- Task directions -
From the data that follows, print exactly the lines starting at the one containing "antenna diodes: 0" and ending at the one containing "setup buffers: 0"; include both of them and nothing more.

□ □ □ □ □

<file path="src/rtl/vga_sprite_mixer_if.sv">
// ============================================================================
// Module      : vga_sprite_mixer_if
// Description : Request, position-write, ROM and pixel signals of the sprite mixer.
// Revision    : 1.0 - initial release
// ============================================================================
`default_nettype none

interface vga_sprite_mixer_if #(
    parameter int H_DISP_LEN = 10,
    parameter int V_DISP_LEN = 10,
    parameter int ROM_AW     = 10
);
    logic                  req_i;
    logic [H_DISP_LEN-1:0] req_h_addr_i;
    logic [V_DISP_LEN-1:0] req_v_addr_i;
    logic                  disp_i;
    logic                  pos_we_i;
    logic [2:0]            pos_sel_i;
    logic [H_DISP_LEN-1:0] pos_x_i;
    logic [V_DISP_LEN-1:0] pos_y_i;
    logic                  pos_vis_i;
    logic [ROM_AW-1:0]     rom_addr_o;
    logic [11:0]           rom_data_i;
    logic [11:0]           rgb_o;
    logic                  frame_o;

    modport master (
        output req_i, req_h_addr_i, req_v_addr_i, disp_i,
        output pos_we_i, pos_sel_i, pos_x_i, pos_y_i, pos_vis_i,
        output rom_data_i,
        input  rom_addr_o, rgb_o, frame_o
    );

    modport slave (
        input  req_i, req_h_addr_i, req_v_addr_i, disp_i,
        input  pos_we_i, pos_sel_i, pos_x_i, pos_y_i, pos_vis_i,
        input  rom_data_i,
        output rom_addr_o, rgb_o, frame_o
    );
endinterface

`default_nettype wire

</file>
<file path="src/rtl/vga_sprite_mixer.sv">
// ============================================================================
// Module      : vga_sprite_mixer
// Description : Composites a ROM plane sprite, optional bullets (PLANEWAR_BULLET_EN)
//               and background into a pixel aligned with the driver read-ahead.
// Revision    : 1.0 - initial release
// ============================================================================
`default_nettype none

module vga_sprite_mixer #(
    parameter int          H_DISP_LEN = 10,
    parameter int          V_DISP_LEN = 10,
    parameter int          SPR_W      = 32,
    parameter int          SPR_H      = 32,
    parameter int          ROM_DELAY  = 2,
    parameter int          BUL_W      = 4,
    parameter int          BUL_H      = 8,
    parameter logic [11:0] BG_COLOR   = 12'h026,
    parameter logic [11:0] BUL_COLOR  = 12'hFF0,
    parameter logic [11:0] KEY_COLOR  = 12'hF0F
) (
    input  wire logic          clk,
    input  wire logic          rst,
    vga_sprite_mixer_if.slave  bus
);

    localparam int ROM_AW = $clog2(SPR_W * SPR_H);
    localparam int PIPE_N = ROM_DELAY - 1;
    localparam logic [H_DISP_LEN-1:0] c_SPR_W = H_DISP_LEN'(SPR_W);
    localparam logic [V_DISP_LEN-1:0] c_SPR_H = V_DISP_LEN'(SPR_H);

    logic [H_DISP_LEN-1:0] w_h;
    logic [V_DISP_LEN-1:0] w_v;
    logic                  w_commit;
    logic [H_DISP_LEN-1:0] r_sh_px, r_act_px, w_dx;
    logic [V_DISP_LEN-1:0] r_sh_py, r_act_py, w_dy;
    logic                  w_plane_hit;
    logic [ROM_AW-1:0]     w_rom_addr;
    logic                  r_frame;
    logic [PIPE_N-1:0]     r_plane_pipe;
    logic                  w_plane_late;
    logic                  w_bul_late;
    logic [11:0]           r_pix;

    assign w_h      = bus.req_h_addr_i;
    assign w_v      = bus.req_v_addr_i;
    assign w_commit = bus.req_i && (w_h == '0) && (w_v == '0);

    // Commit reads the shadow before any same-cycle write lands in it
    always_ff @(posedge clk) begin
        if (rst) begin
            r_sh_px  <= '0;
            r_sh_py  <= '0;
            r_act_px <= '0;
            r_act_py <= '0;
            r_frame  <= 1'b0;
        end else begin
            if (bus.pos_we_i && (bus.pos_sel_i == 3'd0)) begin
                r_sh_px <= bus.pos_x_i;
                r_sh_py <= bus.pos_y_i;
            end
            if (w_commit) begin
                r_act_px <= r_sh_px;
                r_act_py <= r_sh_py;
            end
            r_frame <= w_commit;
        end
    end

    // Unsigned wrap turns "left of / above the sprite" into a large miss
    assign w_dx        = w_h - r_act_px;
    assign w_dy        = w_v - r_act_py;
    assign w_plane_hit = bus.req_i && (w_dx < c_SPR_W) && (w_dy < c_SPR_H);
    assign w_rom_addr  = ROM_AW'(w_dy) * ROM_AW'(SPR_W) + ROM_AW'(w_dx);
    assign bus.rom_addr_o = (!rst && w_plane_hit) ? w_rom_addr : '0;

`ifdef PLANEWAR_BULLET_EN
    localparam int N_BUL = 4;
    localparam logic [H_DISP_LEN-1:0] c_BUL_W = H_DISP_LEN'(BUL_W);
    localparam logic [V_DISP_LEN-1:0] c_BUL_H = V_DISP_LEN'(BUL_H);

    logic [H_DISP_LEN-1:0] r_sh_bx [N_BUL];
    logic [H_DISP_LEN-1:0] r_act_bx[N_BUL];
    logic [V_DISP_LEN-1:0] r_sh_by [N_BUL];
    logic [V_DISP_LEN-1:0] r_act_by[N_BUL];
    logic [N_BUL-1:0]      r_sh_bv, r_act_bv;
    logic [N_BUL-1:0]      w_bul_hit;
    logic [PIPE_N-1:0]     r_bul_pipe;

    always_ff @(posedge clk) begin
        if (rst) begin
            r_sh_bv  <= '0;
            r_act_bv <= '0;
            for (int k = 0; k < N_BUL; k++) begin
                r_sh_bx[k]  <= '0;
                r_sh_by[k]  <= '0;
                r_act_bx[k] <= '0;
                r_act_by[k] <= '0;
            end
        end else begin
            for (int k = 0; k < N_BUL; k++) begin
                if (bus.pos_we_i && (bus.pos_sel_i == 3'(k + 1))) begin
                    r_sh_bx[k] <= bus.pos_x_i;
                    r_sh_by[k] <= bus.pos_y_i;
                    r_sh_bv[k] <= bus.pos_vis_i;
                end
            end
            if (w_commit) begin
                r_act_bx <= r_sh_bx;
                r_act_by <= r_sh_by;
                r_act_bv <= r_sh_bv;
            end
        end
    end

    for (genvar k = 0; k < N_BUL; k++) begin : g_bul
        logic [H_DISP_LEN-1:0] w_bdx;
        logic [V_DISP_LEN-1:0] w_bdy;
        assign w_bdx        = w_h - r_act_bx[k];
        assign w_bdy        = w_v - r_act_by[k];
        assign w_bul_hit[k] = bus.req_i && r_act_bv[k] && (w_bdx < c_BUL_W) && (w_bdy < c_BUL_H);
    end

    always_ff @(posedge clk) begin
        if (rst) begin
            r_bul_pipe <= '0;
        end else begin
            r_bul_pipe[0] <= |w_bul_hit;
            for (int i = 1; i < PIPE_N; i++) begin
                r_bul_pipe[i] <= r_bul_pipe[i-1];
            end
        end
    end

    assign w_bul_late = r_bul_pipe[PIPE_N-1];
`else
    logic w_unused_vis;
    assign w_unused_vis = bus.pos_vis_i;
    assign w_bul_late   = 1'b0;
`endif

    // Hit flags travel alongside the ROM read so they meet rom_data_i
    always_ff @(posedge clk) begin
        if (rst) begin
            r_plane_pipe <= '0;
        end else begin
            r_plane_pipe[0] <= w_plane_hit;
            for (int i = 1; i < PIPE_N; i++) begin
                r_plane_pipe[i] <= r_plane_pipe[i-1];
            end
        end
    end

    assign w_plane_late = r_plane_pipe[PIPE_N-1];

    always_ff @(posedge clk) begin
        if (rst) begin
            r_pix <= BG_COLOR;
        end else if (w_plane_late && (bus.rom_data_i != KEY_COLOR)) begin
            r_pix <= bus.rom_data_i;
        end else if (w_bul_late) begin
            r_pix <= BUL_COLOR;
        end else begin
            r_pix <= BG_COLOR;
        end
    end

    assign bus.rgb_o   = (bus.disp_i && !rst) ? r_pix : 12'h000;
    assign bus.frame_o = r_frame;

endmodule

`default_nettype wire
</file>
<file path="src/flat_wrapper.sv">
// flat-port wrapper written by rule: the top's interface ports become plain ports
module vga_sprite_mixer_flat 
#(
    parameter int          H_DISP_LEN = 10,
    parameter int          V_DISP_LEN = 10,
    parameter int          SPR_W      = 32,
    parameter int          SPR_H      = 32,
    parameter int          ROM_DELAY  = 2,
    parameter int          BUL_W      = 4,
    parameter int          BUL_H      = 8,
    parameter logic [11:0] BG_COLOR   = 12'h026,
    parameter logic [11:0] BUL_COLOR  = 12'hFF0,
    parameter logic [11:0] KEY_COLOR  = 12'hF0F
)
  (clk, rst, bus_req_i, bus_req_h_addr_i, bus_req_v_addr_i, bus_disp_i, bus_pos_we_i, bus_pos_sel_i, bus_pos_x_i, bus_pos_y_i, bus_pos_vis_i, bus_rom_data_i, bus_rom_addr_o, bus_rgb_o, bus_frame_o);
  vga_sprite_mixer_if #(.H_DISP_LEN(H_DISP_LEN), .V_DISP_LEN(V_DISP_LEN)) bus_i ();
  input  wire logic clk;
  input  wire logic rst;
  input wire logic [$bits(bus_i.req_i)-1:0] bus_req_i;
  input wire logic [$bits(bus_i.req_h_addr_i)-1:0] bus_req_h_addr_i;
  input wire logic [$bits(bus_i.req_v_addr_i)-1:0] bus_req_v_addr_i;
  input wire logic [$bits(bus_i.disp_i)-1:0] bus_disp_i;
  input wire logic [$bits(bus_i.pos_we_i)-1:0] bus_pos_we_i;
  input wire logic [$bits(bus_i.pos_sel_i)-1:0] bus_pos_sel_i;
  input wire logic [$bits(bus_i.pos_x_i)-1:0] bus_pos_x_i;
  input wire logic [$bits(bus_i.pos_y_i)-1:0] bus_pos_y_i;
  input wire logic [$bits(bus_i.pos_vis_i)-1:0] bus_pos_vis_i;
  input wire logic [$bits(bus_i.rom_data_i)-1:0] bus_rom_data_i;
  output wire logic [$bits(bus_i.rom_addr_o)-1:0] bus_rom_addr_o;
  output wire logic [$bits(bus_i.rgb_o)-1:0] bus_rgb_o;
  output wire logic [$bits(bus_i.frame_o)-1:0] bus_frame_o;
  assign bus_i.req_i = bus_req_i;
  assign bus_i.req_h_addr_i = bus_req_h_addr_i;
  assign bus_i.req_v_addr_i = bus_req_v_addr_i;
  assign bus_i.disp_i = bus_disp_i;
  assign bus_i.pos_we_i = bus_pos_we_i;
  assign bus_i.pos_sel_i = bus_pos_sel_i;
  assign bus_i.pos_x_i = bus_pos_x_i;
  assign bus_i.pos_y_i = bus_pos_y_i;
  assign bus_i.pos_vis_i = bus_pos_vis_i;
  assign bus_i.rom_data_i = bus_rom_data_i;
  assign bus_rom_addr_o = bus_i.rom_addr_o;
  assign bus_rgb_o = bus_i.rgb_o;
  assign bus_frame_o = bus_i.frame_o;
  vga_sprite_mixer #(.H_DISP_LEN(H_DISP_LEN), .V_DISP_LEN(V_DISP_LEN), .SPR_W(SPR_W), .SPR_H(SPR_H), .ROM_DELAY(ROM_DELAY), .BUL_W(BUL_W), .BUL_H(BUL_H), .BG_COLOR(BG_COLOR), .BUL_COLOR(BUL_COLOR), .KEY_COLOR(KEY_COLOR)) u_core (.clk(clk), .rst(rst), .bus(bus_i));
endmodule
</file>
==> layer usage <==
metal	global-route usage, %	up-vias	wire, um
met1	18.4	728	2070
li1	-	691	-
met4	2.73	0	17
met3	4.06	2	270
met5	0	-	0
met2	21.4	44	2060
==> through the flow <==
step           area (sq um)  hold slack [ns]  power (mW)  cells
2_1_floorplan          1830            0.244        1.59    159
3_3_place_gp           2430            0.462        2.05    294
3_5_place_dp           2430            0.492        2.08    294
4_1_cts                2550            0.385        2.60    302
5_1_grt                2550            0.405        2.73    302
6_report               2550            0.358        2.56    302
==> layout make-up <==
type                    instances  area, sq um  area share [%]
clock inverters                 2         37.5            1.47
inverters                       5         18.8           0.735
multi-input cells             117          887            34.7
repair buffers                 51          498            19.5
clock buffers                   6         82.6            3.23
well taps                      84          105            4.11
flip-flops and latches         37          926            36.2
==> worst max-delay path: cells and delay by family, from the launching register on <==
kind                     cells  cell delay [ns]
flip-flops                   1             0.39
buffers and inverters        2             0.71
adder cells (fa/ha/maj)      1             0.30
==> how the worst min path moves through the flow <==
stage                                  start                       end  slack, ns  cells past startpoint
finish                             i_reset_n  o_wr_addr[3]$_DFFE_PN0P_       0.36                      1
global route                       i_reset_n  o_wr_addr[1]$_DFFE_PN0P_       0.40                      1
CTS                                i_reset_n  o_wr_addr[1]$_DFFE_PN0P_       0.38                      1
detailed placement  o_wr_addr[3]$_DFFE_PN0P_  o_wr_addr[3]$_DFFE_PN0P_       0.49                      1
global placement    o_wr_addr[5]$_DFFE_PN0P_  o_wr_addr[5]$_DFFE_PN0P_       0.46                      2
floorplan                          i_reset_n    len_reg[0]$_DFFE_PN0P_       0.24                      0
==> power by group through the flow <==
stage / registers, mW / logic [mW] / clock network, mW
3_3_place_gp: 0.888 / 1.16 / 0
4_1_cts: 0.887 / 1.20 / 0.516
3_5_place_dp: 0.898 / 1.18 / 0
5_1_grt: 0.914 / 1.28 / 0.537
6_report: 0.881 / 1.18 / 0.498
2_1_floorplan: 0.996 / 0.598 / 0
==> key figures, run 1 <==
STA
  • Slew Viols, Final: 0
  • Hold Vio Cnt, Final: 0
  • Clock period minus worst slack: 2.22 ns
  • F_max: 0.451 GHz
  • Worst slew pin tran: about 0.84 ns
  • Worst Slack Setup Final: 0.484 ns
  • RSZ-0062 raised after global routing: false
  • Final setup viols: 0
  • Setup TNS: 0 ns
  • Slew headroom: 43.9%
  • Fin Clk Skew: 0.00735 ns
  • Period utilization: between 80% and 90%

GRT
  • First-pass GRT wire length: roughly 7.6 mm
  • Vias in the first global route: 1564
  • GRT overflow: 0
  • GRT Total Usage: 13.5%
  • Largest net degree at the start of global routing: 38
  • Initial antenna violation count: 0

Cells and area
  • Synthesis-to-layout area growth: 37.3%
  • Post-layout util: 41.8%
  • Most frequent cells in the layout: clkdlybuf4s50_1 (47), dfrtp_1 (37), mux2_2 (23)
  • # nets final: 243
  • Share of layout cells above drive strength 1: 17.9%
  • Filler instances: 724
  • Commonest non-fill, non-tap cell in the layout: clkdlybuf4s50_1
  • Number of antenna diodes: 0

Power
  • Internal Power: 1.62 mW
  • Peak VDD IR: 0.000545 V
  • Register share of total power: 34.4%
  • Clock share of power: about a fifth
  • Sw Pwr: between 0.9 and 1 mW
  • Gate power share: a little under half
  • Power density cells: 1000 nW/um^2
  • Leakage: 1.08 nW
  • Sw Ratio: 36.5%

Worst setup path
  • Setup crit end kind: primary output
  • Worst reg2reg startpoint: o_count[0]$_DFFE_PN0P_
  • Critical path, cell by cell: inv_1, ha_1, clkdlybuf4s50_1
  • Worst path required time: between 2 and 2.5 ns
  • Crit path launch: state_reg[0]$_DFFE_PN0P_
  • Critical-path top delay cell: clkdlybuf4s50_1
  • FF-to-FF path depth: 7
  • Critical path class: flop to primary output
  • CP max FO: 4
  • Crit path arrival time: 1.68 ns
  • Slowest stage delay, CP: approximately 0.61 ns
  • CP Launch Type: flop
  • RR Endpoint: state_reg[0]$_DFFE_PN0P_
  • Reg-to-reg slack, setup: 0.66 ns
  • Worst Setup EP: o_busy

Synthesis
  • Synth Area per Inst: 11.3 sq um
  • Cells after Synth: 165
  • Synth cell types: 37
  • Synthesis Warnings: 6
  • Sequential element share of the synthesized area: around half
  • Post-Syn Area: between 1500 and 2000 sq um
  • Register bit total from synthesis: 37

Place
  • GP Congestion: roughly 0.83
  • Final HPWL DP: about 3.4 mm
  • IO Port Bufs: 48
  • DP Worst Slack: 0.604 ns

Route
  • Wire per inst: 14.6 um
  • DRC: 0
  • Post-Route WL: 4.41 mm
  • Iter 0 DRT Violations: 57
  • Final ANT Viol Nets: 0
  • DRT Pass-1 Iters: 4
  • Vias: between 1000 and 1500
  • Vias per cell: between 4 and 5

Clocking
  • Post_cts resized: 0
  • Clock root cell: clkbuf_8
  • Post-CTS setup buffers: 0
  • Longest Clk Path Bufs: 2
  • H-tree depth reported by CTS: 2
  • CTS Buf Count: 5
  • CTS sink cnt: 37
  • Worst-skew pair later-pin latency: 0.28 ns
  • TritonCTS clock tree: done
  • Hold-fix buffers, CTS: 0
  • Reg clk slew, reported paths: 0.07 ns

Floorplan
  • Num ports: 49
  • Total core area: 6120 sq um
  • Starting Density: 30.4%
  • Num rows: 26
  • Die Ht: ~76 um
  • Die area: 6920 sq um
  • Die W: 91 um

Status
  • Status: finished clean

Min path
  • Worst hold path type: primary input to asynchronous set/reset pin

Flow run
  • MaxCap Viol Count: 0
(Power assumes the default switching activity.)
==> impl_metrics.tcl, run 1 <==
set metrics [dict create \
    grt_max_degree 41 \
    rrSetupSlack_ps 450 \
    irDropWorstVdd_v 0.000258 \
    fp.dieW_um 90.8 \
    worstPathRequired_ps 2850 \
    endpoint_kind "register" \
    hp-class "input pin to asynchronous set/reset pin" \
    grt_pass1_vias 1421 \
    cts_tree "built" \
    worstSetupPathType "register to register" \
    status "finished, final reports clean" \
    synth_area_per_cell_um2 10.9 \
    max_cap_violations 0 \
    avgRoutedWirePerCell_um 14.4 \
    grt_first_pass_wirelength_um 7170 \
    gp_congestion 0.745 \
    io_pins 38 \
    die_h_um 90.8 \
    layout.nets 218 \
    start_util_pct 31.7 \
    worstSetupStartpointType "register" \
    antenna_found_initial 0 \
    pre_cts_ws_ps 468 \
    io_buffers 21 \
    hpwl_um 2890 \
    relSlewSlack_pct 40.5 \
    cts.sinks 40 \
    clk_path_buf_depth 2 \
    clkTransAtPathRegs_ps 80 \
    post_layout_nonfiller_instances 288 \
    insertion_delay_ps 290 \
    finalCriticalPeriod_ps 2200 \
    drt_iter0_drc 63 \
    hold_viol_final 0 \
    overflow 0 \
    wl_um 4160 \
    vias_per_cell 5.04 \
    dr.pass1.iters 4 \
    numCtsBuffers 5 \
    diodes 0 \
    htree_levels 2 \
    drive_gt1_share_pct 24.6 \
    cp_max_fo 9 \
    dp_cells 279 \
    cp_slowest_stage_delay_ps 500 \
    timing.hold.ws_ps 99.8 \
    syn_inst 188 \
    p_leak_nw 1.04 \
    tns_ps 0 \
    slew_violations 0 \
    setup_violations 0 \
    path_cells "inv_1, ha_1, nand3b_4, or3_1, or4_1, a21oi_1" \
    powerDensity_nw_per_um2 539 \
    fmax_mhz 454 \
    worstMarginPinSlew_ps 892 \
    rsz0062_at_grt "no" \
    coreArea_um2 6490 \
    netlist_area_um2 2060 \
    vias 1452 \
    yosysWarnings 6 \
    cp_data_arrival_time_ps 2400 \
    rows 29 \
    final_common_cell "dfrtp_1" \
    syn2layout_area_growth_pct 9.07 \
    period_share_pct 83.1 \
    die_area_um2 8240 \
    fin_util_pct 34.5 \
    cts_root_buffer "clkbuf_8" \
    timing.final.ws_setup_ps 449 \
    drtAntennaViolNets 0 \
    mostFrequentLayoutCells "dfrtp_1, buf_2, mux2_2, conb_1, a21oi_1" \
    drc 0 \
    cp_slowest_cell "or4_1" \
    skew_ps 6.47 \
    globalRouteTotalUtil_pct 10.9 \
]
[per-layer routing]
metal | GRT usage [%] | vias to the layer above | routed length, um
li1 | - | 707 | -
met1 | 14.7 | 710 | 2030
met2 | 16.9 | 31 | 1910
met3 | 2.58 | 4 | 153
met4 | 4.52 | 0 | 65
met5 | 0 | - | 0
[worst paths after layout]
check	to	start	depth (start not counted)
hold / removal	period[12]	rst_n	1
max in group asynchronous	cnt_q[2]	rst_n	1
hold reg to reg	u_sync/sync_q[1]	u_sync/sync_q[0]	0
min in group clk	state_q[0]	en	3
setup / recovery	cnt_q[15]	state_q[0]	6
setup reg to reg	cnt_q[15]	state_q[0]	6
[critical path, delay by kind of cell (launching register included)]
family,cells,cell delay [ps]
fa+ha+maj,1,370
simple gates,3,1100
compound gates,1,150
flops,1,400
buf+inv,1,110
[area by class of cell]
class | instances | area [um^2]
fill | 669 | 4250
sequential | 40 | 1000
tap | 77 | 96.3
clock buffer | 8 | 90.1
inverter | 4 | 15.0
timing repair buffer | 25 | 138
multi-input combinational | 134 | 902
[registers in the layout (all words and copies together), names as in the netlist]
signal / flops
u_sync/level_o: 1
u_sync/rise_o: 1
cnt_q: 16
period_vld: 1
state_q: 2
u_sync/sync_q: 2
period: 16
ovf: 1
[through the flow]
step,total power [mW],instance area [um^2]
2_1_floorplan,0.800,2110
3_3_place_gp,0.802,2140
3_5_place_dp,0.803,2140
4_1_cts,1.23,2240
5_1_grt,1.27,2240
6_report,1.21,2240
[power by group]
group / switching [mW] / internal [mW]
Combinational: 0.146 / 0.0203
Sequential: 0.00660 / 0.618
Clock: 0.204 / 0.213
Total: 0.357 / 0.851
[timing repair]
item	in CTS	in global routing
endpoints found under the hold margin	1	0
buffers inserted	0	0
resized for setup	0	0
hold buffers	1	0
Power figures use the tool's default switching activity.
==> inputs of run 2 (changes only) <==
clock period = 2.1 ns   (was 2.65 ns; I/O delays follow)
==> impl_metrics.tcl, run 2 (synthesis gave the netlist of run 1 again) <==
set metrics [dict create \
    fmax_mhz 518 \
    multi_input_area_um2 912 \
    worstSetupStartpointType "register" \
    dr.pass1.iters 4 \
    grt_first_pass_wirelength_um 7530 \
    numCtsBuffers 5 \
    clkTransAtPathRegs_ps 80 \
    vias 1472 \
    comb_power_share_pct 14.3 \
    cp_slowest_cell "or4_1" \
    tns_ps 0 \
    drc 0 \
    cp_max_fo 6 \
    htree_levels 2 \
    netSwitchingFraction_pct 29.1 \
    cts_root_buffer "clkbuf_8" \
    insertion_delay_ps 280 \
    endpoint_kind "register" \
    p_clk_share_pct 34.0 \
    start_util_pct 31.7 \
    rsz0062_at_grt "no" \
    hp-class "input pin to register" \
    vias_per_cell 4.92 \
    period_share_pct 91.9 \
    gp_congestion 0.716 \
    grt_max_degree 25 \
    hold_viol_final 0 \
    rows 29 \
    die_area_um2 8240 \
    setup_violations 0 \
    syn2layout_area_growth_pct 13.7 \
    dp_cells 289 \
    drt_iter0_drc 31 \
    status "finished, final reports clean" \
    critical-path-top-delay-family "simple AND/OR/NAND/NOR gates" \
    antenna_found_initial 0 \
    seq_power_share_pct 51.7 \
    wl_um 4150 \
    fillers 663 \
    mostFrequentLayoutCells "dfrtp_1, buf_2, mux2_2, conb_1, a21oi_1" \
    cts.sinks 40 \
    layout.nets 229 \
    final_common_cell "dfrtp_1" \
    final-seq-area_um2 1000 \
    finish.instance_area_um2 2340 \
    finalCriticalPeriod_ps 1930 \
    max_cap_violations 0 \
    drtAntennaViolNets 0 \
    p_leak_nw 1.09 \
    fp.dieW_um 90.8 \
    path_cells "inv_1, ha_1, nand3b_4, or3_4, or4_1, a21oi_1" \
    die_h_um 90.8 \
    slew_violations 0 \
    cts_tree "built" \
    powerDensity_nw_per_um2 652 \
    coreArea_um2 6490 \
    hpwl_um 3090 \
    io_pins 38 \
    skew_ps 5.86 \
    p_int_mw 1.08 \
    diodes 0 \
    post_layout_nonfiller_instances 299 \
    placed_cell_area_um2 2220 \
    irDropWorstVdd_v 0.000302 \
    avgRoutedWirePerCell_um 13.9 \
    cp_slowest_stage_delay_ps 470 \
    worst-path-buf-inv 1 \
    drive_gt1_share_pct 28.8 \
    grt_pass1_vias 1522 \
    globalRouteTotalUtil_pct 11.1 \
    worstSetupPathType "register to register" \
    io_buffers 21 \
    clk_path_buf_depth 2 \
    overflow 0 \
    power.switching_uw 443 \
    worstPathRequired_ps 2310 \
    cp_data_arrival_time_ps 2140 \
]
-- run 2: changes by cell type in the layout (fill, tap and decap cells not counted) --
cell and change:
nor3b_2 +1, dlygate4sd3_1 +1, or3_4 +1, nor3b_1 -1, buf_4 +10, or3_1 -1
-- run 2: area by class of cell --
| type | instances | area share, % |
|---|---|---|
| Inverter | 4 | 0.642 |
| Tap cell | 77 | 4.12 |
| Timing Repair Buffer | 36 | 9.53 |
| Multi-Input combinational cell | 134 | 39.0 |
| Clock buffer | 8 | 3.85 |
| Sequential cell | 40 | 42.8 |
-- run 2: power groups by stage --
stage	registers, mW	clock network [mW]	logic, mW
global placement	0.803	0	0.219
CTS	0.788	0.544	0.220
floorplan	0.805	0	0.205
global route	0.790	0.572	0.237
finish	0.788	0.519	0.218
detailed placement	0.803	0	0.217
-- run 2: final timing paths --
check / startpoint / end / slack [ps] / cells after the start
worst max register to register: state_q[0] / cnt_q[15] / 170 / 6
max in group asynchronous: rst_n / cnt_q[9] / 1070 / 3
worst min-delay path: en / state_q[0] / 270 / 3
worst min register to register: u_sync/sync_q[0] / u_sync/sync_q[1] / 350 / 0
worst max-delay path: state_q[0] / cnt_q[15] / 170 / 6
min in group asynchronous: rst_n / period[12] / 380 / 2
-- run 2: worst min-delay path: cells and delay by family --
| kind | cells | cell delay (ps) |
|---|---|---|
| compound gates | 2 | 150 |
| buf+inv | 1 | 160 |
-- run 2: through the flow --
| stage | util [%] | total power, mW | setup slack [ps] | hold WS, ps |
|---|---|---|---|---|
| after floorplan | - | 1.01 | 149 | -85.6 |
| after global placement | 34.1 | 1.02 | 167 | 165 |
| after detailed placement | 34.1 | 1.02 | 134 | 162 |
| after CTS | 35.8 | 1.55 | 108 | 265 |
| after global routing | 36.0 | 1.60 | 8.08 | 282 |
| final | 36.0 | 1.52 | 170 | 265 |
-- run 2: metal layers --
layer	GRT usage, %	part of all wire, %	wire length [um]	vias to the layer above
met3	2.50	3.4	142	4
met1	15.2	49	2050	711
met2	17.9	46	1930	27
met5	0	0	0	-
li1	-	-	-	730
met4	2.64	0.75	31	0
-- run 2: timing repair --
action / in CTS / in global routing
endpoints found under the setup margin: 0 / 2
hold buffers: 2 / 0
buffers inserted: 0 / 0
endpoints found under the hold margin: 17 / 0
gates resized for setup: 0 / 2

□ □ □ □ □

- Output -
  • Number of antenna diodes: 0

Power
  • Internal Power: 1.62 mW
  • Peak VDD IR: 0.000545 V
  • Register share of total power: 34.4%
  • Clock share of power: about a fifth
  • Sw Pwr: between 0.9 and 1 mW
  • Gate power share: a little under half
  • Power density cells: 1000 nW/um^2
  • Leakage: 1.08 nW
  • Sw Ratio: 36.5%

Worst setup path
  • Setup crit end kind: primary output
  • Worst reg2reg startpoint: o_count[0]$_DFFE_PN0P_
  • Critical path, cell by cell: inv_1, ha_1, clkdlybuf4s50_1
  • Worst path required time: between 2 and 2.5 ns
  • Crit path launch: state_reg[0]$_DFFE_PN0P_
  • Critical-path top delay cell: clkdlybuf4s50_1
  • FF-to-FF path depth: 7
  • Critical path class: flop to primary output
  • CP max FO: 4
  • Crit path arrival time: 1.68 ns
  • Slowest stage delay, CP: approximately 0.61 ns
  • CP Launch Type: flop
  • RR Endpoint: state_reg[0]$_DFFE_PN0P_
  • Reg-to-reg slack, setup: 0.66 ns
  • Worst Setup EP: o_busy

Synthesis
  • Synth Area per Inst: 11.3 sq um
  • Cells after Synth: 165
  • Synth cell types: 37
  • Synthesis Warnings: 6
  • Sequential element share of the synthesized area: around half
  • Post-Syn Area: between 1500 and 2000 sq um
  • Register bit total from synthesis: 37

Place
  • GP Congestion: roughly 0.83
  • Final HPWL DP: about 3.4 mm
  • IO Port Bufs: 48
  • DP Worst Slack: 0.604 ns

Route
  • Wire per inst: 14.6 um
  • DRC: 0
  • Post-Route WL: 4.41 mm
  • Iter 0 DRT Violations: 57
  • Final ANT Viol Nets: 0
  • DRT Pass-1 Iters: 4
  • Vias: between 1000 and 1500
  • Vias per cell: between 4 and 5

Clocking
  • Post_cts resized: 0
  • Clock root cell: clkbuf_8
  • Post-CTS setup buffers: 0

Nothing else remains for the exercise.